Finally, I take very seriously the possibility that pausing AI would cause immense and enduring harm by requiring the creation of vast regulatory controls over society. Realistically, the political mechanisms by which we “pause” advanced AI development would likely involve a lot of coercion, surveillance and social control, particularly as AI starts becoming an integral part of our economy. These efforts are likely to expand state regulatory powers, hamper open competition, and open the door to a massive intrusion of state interference in economic and social activity. I believe these controls would likely be far more burdensome and costly than, for example, our controls over nuclear weapons. If our top long-term priority is building a more free, prosperous, inclusive, joyous, and open society for everyone, rather than merely to control and stop AI, then it seems highly questionable that creating the policing powers required to pause AI is the best way to achieve this objective.
As I see it, the core difference between the view you outlined and mine is not that I am ignoring the possibility that we might “do better” by carefully shaping the environment in which AIs arise. I concede that if we had a guaranteed mechanism to spend a known, short period of time intentionally optimizing how AIs are built, without imposing any other costs in the meantime, that might bring some benefits. However, my skepticism flows from the actual methods by which such a pause would come about, its unintended consequences on liberty, the immediate harms it imposes on present-day people by delaying technological progress, and the fact that it might simply entrench a narrower or more species-centric approach that I explicitly reject. It is not enough to claim that “pausing gives us more time", suggesting that "more time" is robustly a good thing. One must argue why that time will be spent well, in a way that outweighs the enormous and varied costs that I believe are incurred by pausing AI.
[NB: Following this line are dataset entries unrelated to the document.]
What follows belongs to an exercise in optimizing a design on an open flow for small area and a short achievable clock period; a production flow would make more cautious choices.
Where RTL was checked, it was by simulation tests only, not by an equivalence proof against the original.
Power and IR drop assume default switching activity.

==> inputs of job 8541 <==
==> flow/design.v <==
module fifo_generator_1 (
    input  logic        clk,
    input  logic        srst,
    input  logic [7:0]  din,
    input  logic        wr_en,
    input  logic        rd_en,
    output logic [15:0] dout,
    output logic        full,
    output logic        empty,
    output logic [9:0]  rd_data_count,
    output logic [8:0]  wr_data_count
);
    localparam int WORDS = 128;
    logic [15:0] mem_r [WORDS];
    logic [15:0] wlo_n_r;     
    logic [15:0] whe_n_r;     
    logic [7:0]  rlo_r [4];   
    logic [15:0] rhi_r;       
    logic [8:0]  cnt_r;       
    logic        empty_r;
    logic [15:0] dout_r;
    logic [8:0]  cnt_o_r;     
    logic        empty_o_r;   
    logic        full_s;
    logic        wr_acc_s;
    logic        rd_acc_s;
    assign full_s   = cnt_r[8];
    assign wr_acc_s = wr_en & ~full_s;
    assign rd_acc_s = rd_en & ~empty_r;
    for (genvar i = 0; i < WORDS; i++) begin : g_mem
        always_ff @(posedge clk) begin
            if (!(whe_n_r[i/8] | wlo_n_r[2*(i%8)]))
                mem_r[i][15:8] <= din;
            if (!(whe_n_r[i/8] | wlo_n_r[2*(i%8)+1]))
                mem_r[i][7:0] <= din;
        end
    end
    logic [15:0] rd_word_s;
    always_comb begin
        rd_word_s = '0;
        for (int j = 0; j < 16; j++) begin
            logic [15:0] grp;
            grp = '0;
            for (int i = 0; i < 8; i++)
                grp = grp | (mem_r[8*j+i] & {16{rlo_r[j/4][i]}});
            rd_word_s = rd_word_s | (grp & {16{rhi_r[j]}});
        end
    end
    logic       up_s, dn_s;
    logic [8:0] cnt_nxt_s;
    logic       empty_nxt_s;
    assign up_s = wr_acc_s & ~rd_acc_s & cnt_r[0];
    assign dn_s = rd_acc_s & ~(wr_acc_s & cnt_r[0]);
    always_comb begin
        cnt_nxt_s[0] = cnt_r[0] ^ wr_acc_s;
        if (up_s)      cnt_nxt_s[8:1] = cnt_r[8:1] + 8'd1;
        else if (dn_s) cnt_nxt_s[8:1] = cnt_r[8:1] - 8'd1;
        else           cnt_nxt_s[8:1] = cnt_r[8:1];
        empty_nxt_s = dn_s ? (cnt_r[8:1] == 8'd1) : (~up_s & empty_r);
    end
    logic       up_o_s, dn_o_s;
    logic [8:0] cnt_o_nxt_s;
    logic       empty_o_nxt_s;
    assign up_o_s = wr_acc_s & ~rd_acc_s & cnt_o_r[0];
    assign dn_o_s = rd_acc_s & ~(wr_acc_s & cnt_o_r[0]);
    always_comb begin
        cnt_o_nxt_s[0] = cnt_o_r[0] ^ wr_acc_s;
        if (up_o_s)      cnt_o_nxt_s[8:1] = cnt_o_r[8:1] + 8'd1;
        else if (dn_o_s) cnt_o_nxt_s[8:1] = cnt_o_r[8:1] - 8'd1;
        else             cnt_o_nxt_s[8:1] = cnt_o_r[8:1];
        empty_o_nxt_s = dn_o_s ? (cnt_o_r[8:1] == 8'd1) : (~up_o_s & empty_o_r);
    end
    logic [15:0] wlo_n_nxt_s;
    logic [15:0] whe_n_nxt_s;
    always_comb begin
        wlo_n_nxt_s = wlo_n_r;
        if (wr_acc_s) wlo_n_nxt_s = {wlo_n_r[14:0], wlo_n_r[15]};
        if ((up_s && cnt_r[8:1] == 8'd127) || (full_s && !rd_acc_s))
            whe_n_nxt_s = '1;
        else if (full_s)
            whe_n_nxt_s = ~rhi_r;
        else if (wr_acc_s && !wlo_n_r[15])
            whe_n_nxt_s = {whe_n_r[14:0], whe_n_r[15]};
        else
            whe_n_nxt_s = whe_n_r;
    end
    always_ff @(posedge clk or negedge srst) begin
        if (!srst) begin
            wlo_n_r   <= ~16'd1;
            whe_n_r   <= ~16'd1;
            for (int q = 0; q < 4; q++) rlo_r[q] <= 8'd1;
            rhi_r     <= 16'd1;
            cnt_r     <= 9'd0;
            empty_r   <= 1'b1;
            dout_r    <= 16'h0000;
            cnt_o_r   <= 9'd0;
            empty_o_r <= 1'b1;
        end else begin
            wlo_n_r <= wlo_n_nxt_s;
            whe_n_r <= whe_n_nxt_s;
            if (rd_acc_s) begin
                for (int q = 0; q < 4; q++) rlo_r[q] <= {rlo_r[q][6:0], rlo_r[q][7]};
                if (rlo_r[0][7]) rhi_r <= {rhi_r[14:0], rhi_r[15]};
                dout_r <= rd_word_s;
            end
            cnt_r     <= cnt_nxt_s;
            empty_r   <= empty_nxt_s;
            cnt_o_r   <= cnt_o_nxt_s;
            empty_o_r <= empty_o_nxt_s;
        end
    end
    assign dout          = dout_r;
    assign full          = cnt_o_r[8];
    assign empty         = empty_o_r;
    assign wr_data_count = cnt_o_r;
    assign rd_data_count = {2'b00, cnt_o_r[8:1]};
endmodule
To be clear, I am not opposed to all forms of regulation. But I tend to prefer more liberal approaches, in the sense of classical liberalism. I prefer strategies that try to invite AIs into a cooperative framework, giving them legal rights and a path to peaceful integration—coupled, of course, with constraints on any actor (human or AI) who threatens to commit violence. This, in my view, simply seems like a far stronger foundation for AI policy than a stricter top-down approach in which we halt all frontier AI progress, and establish the associated sweeping regulatory powers required to enforce such a moratorium.
Let's define "shumanity" as the set of all humans who are currently alive. Under this definition, every living person today is a "shuman," but our future children may not be, since they do not yet exist. Now, let's define "humanity" as the set of all humans who could ever exist, including future generations. Under this broader definition, both we and our future children are part of humanity.
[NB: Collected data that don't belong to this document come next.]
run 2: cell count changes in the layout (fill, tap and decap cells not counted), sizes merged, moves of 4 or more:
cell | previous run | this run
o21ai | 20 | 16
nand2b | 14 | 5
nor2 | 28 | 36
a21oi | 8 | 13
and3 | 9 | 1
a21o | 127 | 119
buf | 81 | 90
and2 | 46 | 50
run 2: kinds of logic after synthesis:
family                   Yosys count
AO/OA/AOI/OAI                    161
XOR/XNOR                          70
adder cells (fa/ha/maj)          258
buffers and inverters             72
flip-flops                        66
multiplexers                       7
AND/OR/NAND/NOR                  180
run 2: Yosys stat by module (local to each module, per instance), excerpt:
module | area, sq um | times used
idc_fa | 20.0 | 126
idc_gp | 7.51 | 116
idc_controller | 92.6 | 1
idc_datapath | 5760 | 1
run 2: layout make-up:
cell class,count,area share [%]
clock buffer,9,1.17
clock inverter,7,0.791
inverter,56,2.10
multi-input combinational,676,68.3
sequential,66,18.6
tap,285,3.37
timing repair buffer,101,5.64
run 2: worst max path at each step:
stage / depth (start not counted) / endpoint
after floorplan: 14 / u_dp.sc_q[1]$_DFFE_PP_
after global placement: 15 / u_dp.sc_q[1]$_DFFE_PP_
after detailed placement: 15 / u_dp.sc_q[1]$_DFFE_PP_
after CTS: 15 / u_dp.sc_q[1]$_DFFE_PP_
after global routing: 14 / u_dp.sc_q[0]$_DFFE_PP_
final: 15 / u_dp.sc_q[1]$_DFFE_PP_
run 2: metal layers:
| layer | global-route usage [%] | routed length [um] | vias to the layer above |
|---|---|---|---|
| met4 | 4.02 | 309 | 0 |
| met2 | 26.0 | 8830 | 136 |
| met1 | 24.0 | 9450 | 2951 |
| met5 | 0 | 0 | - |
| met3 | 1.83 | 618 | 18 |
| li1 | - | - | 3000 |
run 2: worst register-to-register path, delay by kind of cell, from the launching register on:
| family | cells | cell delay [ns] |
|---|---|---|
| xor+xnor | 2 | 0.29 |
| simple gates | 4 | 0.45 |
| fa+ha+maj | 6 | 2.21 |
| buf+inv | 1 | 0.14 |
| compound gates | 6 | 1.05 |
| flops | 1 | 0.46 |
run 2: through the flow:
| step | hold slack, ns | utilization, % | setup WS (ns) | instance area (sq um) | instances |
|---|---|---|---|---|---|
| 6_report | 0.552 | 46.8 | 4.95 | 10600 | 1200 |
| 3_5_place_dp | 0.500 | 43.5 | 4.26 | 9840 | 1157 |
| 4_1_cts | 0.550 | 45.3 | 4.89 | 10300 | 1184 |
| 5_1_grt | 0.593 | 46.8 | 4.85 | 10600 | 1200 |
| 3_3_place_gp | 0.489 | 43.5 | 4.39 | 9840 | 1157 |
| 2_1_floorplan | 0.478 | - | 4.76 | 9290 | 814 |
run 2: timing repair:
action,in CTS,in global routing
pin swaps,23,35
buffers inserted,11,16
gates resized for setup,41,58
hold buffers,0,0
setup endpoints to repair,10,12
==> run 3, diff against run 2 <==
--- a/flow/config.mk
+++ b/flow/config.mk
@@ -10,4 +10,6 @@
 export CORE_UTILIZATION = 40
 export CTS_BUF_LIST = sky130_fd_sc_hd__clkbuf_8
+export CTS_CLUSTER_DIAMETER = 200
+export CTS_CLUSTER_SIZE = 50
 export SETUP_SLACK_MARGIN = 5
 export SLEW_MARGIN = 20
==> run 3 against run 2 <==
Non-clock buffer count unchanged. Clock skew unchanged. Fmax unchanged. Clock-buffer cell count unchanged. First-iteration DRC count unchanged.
If all currently living humans (shumanity) were to die, this would be a catastrophic loss from the perspective of shuman values—the values held by the people who are alive today. However, it would not necessarily be a catastrophic loss from the perspective of human values—the values of humanity as a whole, across time. This distinction is crucial. In the normal course of events, every generation eventually grows old, dies, and is replaced by the next. When this happens, shumanity, as defined, ceases to exist, and as such, shuman values are lost. However, humanity continues, carried forward by the new generation. Thus, human values are preserved, but not shuman values.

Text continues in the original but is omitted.